3.2 The constructivist model of learning
This model of learning concentrates on what happens during the process of learning. It identifies the central role of concepts and understandings that learners bring to new learning and the way in which new and old ideas interact. Its starting point is that learners use their existing frameworks of understanding to interpret what is being taught, and that these existing ideas influence the speed and effectiveness with which new ideas are learned. Learners are actively involved in processing what is taught, and as a result, the same 'input' is perceived differently by different learners and may well have quite different outcomes.
This model of learning has been developed from studies of the kinds of learning required in higher education, and dissatisfaction with the acquisitive approach in this context. Its primary focus is on learning as a way of changing one's understanding, in particular coming to understand some aspect of an academic field of study (Ramsden, 1988). The learning process is seen as a product of the relationship between three interconnecting factors:
What students already know or can do.
What students think the subject they are studying is about and what it takes to learn it.
What teachers do, the tasks they set and the way these are interpreted by students.
A system map can help clarify this approach to learning. Such maps are a way of showing the component parts which interact to create a system that is greater than the sum of its parts. Although the component parts may interact, it is not customary to indicate this by lines or arrows on this particular type of diagram. Thus although there are strong interactions between learners, teachers and the teaching content and media, these are not shown in the system map of a constructivist approach to learning in Figure 2.

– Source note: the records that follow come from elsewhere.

From an optimization exercise on the open Yosys and OpenROAD flow, aimed at small area and a short achievable clock period; shortcuts taken in it are not production practice. At most, simulation tests tie the RTL to the original design; equivalence was not proved. The RTL of run 9 was laid out without a check of its function. Power figures rest on the tool's default switching activity, not on a simulated workload.

==> flow/config.mk <==
export PLATFORM = sky130hd
export DESIGN_NAME = lcm_32
export DESIGN_NICKNAME = lcm_32
export VERILOG_FILES = /design/flow/design.v
export SDC_FILE = /design/flow/constraint.sdc
export NUM_CORES = 4
export LEC_CHECK = 0
export CAP_MARGIN = 20
export CORE_MARGIN = 2
export CORE_UTILIZATION = 40
export SLEW_MARGIN = 20
==> flow/constraint.sdc <==
create_clock -name core_clock -period 10.0 [get_ports {clk}]
set_input_delay 2.0000 -clock core_clock [delete_from_list [all_inputs] [get_ports {clk}]]
set_output_delay 2.0000 -clock core_clock [all_outputs]
set_load 0.01 [all_outputs]
==> flow/design.v <==
module lcm_32(
    input wire [32-1:0] ina, inb,
    input wire clk,
    input wire rst_n,
    output wire [64-1:0] result,
    output reg ready_n);
    reg        gcd_ph, div_ph, mul_ph;    
    reg [31:0] u, v, w;
    reg [5:0]  cnt;
    wire [31:0] y   = mul_ph ? (v & {32{w[0]}}) : (~v & {32{u[0]}});
    wire        cin = ~mul_ph & u[0];
    wire [32:0] a   = {1'b0, u} + {1'b0, y} + {32'd0, cin};
    wire [31:0] ash = {a[32] & mul_ph, a[31:1]};
    assign result = {u, w};
    always @(posedge clk) begin
        if (!rst_n) begin
            gcd_ph  <= 1'b1;
            div_ph  <= 1'b0;
            mul_ph  <= 1'b0;
            u       <= ina;
            v       <= inb;
            cnt     <= 6'd0;
            ready_n <= 1'b1;
        end else if (gcd_ph) begin
            if (u == 32'd0) begin
                u      <= ina;
                cnt[5] <= 1'b1;
                gcd_ph <= 1'b0;
                div_ph <= 1'b1;
            end else if (!u[0]) begin
                u <= ash;
                if (!v[0]) begin
                    v   <= v >> 1;
                    cnt <= cnt + 6'd1;
                end
            end else if (!v[0]) begin
                v <= v >> 1;
            end else if (a[32]) begin  
                u <= ash;
            end else begin
                u <= v;
                v <= u;
            end
        end else if (div_ph) begin
            u   <= ash;
            w   <= {u[0], w[31:1]};
            cnt <= cnt - 6'd1;
            if (cnt == 6'd1) begin
                v      <= inb;
                cnt    <= 6'd32;
                div_ph <= 1'b0;
                mul_ph <= 1'b1;
            end
        end else if (mul_ph) begin
            u   <= ash;
            w   <= {a[0], w[31:1]};
            cnt <= cnt - 6'd1;
            if (cnt == 6'd1) begin
                mul_ph  <= 1'b0;
                ready_n <= 1'b0;
            end
        end
    end
endmodule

Looking at Figure 2, try to identify what the components within the 'learner' and 'teaching activity' subsystems labelled with capital letters A, B, C and D stand for.
Note that the boundary round the three components or subsystems in the map separates them from the area outside, which is the environment. The environment contains items which influence the interactions within the boundary of the system. As you look at Figure 2, think about appropriate items that could be shown in the environment.
My answers to Task 1 in Activity 5 are as follows.
The components in the 'learner' subsystem (labelled A and B in Figure 2) represent:
(A) the learner's existing knowledge, skills and attitudes
(B) the learner's ideas about how to learn the subject matter of the teaching.
The components in the 'teaching activity' subsystem (labelled C and D in Figure 2) represent:
(C) the content of what is taught
(D) the methods and media used to teach it.
Your components may have been different, while it would also have been possible to indicate components for the teacher subsystem, because teachers also differ according to their existing knowledge, ideas and practices, including their ideas about teaching and learning their subject.
Task 2 concerned whether you could identify influences from the environment. Two such components in the environment could be the institution in which the teaching/learning transaction takes place, and the Examination Board or Qualification Standards which govern the award of credit for learning. As both the Primer and Diagramming packs suggest, the purpose for which the map is created will determine whether components are placed inside or outside the boundary. For my purposes here, attention is focused on the interaction between who is learning, who is teaching and what the content and methods of the teaching are (including the media used). For this reason, I would place the institution and other elements in the environment outside the system, though they clearly do influence the interactions inside the system. You may want to have other elements in the environment of your system map.
For teaching which is based on a constructivist model of learning, the starting point is to help students integrate new learning with what they already know. This will very likely mean that existing ideas will have to change, sometimes extensively, especially if the new learning conflicts with existing assumptions and attitudes. The danger otherwise is that we do not realise the contradictions between old and new learning, and existing ways of thinking will tend to undermine new learning.
This also means that we need to be aware of how new learning affects what we already know and do. We need to engage in activities which really do foster the new understanding they are aiming for. Without this emphasis on understanding ideas for ourselves and in our own words, study can lead to patchy or superficial understanding. Overemphasis on memorising also tends to take attention away from the effort of understanding.
One of the ways in which understanding develops is by trying to work out the structure of what is being communicated, so that we can see what the relationship is between the different parts and make sense of the whole. As Laurillard has commented, 'The same information structured differently, has a different meaning' (Laurillard, 1993). We all know for example, the 'catch' drawings where we can see the same pattern of dots and lines two ways, depending on the structure we give it. Figure 3 is an example. It can be seen either as a young girl or an old woman, depending on which structure we impose on the information.